William Friedman, professor of psychology, will undertake a yearlong collaborative research project with Harlene Hayne, associate professor of sociology at the University of Otago, New Zealand. Using Hayne's laboratory resources and subject pool, the pair will continue Friedman's decade-long research into the early stages of temporal knowledge. To determine how children learn about their environment, the research will focus on the process of forming new temporal expectations in young infants.

Benjamin Schiff, professor of politics, will study international cooperation in prosecuting war crimes, crimes against humanity, and genocide. Schiff sees the cooperation as an example of what international-relations theorists consider an institutionalized area of cooperation, or an international regime. Schiff will travel to do research into the South African Truth and Reconciliation Commission, and into preparation for the International Criminal Court in The Hague, Netherlands, for a book tentatively titled "Tribunals, Truth Commissions and an International Court: Constructing a War Crimes Regime."
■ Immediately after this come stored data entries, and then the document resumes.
==> config.mk <==
export PLATFORM = sky130hd
export DESIGN_NAME = load_store_unit
export DESIGN_NICKNAME = d
export VERILOG_FILES = /design/src/rtl/lsu_pkg.sv /design/src/rtl/lsu_align.sv /design/src/rtl/load_store_unit.sv
export SDC_FILE = /design/constraint.sdc
export NUM_CORES = 1
export LEC_CHECK = 0
export CORE_ASPECT_RATIO = 0.75
export CORE_UTILIZATION = 46
export DETAILED_ROUTE_END_ITERATION = 6
export PLACE_DENSITY = 0.84
export REMOVE_ABC_BUFFERS = 1
export SLEW_MARGIN = 20
export SYNTH_ARGS = -nofsm -noshare
export SYNTH_HDL_FRONTEND = slang
export SYNTH_SLANG_ARGS = --single-unit
==> constraint.sdc <==
create_clock -name clk -period 9.3 [get_ports clk]
set_input_delay 1.395 -clock clk [delete_from_list [all_inputs] [get_ports clk]]
set_output_delay 1.395 -clock clk [all_outputs]
set_load 0.03 [all_outputs]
Timothy Scholl, associate professor of Russian, will continue working on a book-length study that examines the ballets of George Balanchine. The study investigates the role of Russian and European romanticism in Balanchine's ballets, balancing the dominant view of Balanchine and his work as the epitome of American high modernism. Scholl will travel to the University of Helsinki--where the largest collection of Russian manuscripts found outside Russia resides--to complete the research.

Dan Stinebring, associate professor of physics, plans to research a new astronomical phenomenon that he discovered with several students. Stinebring will observe the phenomenon--a sharply defined feature in the spectrum of pulsars he and his students have studied--at the Arecibo Observatory in Puerto Rico. Stinebring will work with several student researchers to pinpoint the source of the feature.
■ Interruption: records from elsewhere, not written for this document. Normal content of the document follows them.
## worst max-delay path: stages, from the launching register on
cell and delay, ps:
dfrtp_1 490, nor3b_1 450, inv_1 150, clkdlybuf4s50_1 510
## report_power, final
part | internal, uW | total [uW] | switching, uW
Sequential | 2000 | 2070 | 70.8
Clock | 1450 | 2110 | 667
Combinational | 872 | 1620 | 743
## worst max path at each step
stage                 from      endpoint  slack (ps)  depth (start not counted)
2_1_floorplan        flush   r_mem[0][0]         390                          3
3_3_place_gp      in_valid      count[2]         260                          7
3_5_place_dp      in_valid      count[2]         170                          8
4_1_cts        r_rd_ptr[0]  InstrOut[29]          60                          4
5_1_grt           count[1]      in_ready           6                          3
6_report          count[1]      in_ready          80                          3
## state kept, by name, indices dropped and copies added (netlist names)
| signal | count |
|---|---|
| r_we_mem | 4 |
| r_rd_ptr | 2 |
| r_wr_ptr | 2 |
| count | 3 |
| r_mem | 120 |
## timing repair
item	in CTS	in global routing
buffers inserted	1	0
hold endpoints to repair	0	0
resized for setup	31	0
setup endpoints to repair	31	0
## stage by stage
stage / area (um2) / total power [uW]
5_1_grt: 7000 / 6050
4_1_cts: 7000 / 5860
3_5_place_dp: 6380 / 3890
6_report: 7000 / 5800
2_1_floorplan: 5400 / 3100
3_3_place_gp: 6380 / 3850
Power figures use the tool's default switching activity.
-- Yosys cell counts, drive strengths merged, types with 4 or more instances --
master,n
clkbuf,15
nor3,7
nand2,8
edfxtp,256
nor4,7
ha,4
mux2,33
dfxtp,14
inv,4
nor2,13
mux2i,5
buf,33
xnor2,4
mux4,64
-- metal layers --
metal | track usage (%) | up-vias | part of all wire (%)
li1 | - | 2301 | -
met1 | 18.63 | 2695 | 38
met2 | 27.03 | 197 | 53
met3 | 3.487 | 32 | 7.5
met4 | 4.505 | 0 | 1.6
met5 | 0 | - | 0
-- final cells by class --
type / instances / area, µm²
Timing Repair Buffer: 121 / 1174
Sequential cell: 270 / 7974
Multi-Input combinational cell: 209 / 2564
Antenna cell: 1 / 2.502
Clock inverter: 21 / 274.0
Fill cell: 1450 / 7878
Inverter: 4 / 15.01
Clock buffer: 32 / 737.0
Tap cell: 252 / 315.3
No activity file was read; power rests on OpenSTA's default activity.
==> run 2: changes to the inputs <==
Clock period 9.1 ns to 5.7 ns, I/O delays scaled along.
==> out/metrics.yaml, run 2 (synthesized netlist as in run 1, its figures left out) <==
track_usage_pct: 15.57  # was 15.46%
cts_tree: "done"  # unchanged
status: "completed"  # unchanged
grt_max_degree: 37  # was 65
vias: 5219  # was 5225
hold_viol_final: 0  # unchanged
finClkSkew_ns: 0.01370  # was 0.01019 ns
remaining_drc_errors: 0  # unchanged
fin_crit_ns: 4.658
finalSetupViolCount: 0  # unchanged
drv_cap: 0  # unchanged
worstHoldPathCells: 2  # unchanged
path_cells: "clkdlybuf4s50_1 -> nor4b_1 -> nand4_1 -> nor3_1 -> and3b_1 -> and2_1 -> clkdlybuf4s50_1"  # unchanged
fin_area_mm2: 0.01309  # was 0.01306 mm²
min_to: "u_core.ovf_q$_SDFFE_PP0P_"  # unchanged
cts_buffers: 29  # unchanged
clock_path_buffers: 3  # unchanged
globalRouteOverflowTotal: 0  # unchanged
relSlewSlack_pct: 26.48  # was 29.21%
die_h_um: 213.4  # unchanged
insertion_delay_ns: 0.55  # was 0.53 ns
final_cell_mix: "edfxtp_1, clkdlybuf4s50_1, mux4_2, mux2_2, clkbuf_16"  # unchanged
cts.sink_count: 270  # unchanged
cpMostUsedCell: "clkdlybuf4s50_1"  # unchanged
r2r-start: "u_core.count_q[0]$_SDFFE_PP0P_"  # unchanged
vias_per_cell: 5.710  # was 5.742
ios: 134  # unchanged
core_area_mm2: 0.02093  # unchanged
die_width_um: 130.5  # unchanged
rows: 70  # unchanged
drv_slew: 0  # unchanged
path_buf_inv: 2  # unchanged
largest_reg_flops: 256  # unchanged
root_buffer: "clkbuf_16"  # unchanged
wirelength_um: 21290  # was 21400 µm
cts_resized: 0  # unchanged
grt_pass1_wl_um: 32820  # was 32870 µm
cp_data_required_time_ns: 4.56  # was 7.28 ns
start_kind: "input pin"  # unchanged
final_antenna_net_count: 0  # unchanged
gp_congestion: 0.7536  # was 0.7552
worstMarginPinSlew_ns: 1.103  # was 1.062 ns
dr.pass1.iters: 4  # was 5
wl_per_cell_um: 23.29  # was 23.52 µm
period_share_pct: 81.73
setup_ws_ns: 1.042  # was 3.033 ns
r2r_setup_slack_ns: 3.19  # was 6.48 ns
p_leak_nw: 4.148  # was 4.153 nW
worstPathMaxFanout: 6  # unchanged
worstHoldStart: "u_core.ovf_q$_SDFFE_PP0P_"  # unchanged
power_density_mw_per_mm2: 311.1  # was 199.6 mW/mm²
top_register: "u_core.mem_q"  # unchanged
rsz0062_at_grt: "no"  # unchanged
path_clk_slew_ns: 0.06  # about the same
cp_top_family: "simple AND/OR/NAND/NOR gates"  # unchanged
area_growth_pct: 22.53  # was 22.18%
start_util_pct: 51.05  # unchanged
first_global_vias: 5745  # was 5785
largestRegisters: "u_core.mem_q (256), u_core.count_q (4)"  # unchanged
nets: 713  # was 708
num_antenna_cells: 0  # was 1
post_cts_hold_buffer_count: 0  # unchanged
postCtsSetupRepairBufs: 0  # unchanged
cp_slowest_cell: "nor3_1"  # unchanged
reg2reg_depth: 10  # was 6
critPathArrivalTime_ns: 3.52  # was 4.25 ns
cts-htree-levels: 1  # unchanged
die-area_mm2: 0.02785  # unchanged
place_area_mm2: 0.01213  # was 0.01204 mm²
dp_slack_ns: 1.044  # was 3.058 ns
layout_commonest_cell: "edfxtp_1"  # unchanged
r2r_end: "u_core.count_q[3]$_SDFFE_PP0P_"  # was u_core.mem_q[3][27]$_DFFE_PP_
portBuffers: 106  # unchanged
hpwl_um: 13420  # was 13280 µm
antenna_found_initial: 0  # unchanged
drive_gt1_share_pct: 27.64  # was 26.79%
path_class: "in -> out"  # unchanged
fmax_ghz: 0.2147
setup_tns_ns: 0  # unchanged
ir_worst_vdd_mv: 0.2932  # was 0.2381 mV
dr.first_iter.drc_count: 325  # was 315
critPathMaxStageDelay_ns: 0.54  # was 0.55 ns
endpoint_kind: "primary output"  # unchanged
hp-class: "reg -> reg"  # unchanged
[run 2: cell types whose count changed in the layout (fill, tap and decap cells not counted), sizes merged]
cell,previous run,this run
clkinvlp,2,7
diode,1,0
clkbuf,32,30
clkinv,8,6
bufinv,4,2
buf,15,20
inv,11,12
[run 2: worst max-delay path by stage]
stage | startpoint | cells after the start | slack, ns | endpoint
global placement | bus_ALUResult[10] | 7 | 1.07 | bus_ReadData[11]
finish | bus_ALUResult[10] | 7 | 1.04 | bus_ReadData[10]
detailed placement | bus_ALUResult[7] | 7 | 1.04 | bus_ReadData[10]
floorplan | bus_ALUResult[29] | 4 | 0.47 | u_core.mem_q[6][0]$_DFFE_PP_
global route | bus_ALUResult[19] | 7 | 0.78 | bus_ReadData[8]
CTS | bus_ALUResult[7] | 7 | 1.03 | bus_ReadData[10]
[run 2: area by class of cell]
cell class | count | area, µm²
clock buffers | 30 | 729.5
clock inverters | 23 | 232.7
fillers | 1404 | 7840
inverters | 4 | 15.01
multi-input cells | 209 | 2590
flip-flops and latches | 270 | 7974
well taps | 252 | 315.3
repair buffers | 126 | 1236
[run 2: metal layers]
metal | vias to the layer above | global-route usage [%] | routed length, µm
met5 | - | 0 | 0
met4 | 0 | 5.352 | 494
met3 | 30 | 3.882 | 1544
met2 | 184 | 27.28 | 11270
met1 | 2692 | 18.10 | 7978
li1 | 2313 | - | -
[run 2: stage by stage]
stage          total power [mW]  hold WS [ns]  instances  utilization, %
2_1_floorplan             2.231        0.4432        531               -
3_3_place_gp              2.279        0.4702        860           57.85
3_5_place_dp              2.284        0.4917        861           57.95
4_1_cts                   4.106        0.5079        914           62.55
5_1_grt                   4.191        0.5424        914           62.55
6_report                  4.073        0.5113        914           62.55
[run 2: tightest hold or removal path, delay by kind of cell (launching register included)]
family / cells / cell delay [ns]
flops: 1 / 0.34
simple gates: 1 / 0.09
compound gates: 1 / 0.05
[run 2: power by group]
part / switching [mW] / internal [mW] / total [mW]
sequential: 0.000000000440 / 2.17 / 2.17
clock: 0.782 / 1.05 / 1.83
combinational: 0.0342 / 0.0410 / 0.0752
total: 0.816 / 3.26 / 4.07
--- config.mk ---
export PLATFORM = sky130hd
export DESIGN_NAME = bp_be_dcache_port_arb
export DESIGN_NICKNAME = d
export VERILOG_FILES = /design/src/rtl/bp_be_dcache_port_arb.sv
export SDC_FILE = /design/constraint.sdc
export NUM_CORES = 1
export LEC_CHECK = 0
export CAP_MARGIN = 20
export CORE_AREA = 2 2 86 88
export DETAILED_ROUTE_END_ITERATION = 12
export DIE_AREA = 0 0 88 90
export HOLD_SLACK_MARGIN = 0.05
export PLACE_DENSITY_LB_ADDON = 0.1
export REMOVE_ABC_BUFFERS = 1
export SLEW_MARGIN = 20
export SYNTH_ARGS = -nofsm -noshare
export SYNTH_HDL_FRONTEND = slang
export SYNTH_SLANG_ARGS = --single-unit
--- constraint.sdc ---
create_clock -name clk_i -period 2.37 [get_ports clk_i]
set_clock_uncertainty 0.1 [all_clocks]
set_input_delay 0.237 -clock clk_i [delete_from_list [all_inputs] [get_ports clk_i]]
set_output_delay 0.237 -clock clk_i [all_outputs]
set_load 0.01 [all_outputs]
Robin Treichel, associate professor of biology, will spend the 2000-2001 academic year at the National Institutes of Health in Bethesda, Maryland. Treichel will work in the laboratory of Eric Long, head of the molecular and cellular immunology section for the National Institute of Allergy and Infectious Diseases. Treichel's experience in Maryland will extend her research of natural killer (NK) cells and NK-cell-inhibitory receptors at the molecular level, and will examine how these cells block the destruction of cancer (particularly leukemia) cells.